■ **INPUT FOR THIS TASK**

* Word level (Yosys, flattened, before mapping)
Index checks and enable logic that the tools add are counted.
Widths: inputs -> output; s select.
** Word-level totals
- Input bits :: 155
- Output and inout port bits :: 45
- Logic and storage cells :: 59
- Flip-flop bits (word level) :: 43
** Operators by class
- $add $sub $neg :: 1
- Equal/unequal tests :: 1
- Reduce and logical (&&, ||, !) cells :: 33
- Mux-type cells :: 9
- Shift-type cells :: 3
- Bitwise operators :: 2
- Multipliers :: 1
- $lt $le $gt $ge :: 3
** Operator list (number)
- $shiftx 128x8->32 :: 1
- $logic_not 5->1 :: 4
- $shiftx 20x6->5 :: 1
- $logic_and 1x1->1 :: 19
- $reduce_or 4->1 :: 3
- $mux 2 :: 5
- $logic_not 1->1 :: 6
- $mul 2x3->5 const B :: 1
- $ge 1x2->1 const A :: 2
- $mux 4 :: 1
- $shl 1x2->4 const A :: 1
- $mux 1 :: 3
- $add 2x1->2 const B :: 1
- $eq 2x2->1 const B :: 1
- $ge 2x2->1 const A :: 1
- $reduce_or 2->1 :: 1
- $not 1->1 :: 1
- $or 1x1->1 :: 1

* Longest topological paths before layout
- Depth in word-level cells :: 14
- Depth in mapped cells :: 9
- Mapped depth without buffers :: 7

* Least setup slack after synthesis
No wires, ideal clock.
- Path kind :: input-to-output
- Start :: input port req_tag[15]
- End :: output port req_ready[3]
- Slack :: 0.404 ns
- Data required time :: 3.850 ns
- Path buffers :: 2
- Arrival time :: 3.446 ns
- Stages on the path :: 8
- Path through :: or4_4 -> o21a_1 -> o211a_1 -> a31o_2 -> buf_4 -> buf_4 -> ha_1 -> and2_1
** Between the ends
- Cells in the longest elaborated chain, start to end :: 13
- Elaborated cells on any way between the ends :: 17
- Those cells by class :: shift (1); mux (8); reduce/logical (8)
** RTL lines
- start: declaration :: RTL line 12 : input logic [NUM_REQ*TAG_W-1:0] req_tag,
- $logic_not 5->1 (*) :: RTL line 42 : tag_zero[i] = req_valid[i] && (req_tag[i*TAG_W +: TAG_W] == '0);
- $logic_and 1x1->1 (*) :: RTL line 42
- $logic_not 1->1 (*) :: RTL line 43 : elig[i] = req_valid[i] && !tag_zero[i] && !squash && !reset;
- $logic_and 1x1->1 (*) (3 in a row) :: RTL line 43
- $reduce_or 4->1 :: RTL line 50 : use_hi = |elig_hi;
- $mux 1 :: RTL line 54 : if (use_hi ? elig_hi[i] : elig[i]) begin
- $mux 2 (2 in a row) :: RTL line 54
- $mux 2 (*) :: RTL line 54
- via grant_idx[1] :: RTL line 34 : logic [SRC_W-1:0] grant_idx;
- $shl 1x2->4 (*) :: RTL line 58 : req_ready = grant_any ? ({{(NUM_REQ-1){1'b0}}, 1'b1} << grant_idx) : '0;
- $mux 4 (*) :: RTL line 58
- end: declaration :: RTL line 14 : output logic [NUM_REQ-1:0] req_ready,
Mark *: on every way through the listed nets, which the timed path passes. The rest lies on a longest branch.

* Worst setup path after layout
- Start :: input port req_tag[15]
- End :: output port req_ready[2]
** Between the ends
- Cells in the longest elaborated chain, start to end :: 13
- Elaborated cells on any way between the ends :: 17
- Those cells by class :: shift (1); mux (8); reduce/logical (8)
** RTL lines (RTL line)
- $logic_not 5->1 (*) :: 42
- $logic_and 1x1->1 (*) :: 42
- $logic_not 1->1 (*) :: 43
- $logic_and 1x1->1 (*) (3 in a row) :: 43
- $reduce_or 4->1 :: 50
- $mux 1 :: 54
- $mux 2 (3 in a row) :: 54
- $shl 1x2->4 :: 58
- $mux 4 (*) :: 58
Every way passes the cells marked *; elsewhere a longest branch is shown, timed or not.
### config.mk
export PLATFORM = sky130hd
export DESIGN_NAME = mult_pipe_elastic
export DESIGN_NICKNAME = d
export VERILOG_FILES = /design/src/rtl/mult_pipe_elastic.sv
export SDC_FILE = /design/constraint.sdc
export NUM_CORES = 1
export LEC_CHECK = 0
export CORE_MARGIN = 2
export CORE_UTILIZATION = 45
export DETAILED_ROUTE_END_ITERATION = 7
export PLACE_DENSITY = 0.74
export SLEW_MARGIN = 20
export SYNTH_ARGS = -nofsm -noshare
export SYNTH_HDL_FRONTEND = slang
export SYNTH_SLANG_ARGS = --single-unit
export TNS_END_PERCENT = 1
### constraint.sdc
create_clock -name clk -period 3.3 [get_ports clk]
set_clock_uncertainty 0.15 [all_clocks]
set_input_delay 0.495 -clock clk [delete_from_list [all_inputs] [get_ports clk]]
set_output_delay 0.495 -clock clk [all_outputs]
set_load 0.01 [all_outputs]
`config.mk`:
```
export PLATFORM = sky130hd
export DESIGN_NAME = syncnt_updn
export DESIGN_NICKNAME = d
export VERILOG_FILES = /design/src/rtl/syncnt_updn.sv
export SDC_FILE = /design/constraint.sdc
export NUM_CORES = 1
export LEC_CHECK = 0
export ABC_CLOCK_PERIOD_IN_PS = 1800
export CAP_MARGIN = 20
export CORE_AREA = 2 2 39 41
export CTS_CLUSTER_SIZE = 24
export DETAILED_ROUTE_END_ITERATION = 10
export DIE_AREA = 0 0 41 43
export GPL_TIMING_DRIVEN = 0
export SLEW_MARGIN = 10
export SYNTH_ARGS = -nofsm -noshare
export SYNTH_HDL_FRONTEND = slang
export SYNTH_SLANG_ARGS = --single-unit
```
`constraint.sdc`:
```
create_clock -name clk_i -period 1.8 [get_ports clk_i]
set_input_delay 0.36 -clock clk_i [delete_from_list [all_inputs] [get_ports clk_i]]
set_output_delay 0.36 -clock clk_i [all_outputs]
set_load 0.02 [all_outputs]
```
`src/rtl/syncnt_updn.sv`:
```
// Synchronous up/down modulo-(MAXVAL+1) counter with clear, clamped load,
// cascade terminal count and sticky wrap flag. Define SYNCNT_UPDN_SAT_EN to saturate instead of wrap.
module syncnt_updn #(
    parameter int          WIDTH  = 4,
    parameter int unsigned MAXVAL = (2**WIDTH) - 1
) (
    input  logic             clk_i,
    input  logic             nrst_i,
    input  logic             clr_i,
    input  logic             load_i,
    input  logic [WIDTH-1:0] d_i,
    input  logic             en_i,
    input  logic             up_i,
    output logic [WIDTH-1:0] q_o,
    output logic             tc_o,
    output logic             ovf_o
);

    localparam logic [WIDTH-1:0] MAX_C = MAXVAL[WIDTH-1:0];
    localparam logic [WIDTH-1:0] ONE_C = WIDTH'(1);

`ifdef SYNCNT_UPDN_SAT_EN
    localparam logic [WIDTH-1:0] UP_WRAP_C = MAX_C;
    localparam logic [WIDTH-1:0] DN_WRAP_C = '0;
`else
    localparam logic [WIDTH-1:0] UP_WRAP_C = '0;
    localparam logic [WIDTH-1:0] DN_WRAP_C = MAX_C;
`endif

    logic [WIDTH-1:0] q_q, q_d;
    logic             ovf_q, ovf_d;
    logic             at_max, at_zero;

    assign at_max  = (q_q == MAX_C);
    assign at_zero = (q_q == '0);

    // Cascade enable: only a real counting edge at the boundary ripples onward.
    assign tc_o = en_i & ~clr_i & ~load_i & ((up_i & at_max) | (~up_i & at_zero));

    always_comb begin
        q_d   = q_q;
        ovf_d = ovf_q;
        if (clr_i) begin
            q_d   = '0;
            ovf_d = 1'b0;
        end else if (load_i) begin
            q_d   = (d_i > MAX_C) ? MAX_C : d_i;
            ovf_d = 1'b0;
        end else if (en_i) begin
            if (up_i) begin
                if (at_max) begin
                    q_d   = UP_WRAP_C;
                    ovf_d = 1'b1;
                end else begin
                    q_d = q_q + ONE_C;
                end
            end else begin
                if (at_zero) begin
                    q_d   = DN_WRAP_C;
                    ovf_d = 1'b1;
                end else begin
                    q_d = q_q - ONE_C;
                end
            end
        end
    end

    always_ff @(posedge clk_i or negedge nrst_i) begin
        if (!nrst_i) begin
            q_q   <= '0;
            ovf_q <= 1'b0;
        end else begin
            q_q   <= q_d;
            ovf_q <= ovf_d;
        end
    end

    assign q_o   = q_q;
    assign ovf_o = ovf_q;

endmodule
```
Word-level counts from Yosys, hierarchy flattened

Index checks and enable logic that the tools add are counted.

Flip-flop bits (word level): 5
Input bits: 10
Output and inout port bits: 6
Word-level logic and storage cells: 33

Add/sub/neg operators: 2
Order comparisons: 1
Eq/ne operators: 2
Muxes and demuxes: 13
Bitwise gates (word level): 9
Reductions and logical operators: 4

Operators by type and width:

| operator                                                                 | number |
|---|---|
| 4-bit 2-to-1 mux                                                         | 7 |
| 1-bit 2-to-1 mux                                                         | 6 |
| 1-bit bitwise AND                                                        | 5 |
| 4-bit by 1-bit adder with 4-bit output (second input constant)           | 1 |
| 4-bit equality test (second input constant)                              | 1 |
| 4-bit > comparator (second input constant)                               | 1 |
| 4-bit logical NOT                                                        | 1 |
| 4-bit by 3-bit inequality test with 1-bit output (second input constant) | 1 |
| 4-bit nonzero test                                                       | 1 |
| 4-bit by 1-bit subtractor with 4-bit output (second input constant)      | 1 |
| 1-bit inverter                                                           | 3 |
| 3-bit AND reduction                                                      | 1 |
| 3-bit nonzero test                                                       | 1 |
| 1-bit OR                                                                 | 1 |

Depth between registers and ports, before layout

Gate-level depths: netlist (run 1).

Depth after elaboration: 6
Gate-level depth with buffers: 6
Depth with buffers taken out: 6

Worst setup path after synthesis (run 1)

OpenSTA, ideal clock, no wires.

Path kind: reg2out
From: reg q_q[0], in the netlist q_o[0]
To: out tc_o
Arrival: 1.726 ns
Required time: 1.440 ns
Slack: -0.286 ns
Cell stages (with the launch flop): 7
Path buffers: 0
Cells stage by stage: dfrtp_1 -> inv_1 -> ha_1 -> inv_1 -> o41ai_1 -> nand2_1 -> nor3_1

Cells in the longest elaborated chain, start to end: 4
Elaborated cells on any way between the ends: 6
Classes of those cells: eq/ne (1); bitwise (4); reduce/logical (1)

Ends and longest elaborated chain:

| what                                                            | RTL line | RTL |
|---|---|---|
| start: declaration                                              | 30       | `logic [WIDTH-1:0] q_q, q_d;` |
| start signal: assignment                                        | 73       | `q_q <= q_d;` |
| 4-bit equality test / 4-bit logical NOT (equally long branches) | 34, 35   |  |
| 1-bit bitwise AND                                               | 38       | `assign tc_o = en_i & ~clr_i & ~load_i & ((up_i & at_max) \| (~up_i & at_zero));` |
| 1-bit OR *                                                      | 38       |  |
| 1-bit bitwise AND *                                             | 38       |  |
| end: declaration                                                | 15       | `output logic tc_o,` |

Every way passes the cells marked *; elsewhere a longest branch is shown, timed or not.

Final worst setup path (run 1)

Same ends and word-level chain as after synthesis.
* * *
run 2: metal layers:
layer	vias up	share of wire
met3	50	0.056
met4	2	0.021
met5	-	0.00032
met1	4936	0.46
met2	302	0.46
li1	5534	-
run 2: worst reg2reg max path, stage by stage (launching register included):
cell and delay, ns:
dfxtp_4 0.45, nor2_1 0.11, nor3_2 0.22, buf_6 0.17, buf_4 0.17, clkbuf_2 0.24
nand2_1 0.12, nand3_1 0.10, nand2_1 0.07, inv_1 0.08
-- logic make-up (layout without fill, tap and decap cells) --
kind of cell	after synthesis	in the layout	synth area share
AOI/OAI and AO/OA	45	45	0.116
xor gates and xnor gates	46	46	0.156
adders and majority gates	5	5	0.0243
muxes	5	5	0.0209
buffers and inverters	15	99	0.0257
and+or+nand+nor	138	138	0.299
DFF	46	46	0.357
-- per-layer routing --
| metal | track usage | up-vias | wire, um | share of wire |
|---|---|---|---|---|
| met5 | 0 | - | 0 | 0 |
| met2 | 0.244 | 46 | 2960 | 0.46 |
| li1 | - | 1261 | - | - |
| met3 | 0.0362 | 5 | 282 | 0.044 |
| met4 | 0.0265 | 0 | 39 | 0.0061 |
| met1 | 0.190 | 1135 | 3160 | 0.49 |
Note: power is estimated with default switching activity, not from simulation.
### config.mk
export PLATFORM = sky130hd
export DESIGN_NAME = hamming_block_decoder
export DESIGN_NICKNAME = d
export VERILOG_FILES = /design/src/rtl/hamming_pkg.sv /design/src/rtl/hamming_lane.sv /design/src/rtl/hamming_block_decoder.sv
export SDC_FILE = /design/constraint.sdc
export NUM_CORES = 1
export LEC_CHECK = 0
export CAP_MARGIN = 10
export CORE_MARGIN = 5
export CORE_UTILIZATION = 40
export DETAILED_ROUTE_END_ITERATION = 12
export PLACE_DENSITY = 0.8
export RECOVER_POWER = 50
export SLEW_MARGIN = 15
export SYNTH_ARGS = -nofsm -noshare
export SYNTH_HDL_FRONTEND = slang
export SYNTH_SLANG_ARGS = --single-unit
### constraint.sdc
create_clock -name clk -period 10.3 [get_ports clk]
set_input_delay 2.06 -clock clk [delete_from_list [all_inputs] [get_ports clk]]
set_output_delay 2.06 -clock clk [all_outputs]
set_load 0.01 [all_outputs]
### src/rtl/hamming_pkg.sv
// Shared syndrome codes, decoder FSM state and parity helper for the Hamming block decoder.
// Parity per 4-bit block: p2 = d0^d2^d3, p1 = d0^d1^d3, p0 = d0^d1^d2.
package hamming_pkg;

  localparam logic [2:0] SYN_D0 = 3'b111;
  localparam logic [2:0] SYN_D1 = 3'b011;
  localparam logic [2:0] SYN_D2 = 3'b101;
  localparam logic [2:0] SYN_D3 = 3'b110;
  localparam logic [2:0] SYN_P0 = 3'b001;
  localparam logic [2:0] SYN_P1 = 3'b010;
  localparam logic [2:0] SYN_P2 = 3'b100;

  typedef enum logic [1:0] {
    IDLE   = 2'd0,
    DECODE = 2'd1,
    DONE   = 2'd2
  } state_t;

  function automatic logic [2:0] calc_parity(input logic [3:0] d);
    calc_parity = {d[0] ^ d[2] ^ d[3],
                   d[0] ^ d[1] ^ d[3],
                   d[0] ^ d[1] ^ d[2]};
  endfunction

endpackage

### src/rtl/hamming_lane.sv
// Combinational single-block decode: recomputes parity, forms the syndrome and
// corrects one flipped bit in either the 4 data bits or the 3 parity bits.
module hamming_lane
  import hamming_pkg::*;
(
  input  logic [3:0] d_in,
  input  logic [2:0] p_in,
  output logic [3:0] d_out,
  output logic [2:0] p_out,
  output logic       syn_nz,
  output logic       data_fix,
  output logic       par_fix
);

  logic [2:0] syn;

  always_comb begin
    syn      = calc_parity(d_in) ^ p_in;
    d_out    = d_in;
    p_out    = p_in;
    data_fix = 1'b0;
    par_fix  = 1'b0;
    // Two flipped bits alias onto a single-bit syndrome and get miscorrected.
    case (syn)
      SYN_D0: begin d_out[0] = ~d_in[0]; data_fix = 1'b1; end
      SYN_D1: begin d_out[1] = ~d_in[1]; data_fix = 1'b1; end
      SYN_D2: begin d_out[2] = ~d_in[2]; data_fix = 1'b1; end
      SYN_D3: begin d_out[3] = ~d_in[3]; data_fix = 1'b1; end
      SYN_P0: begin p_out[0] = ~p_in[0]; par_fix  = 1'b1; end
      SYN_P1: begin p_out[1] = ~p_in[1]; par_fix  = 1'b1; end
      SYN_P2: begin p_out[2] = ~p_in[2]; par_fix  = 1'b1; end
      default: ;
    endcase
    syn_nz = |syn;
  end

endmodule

■ **TO DO**
Look over the listing. Pull out every line with the string "without" in it.

■ **WRITTEN ANSWER**
- Mapped depth without buffers :: 7
-- logic make-up (layout without fill, tap and decap cells) --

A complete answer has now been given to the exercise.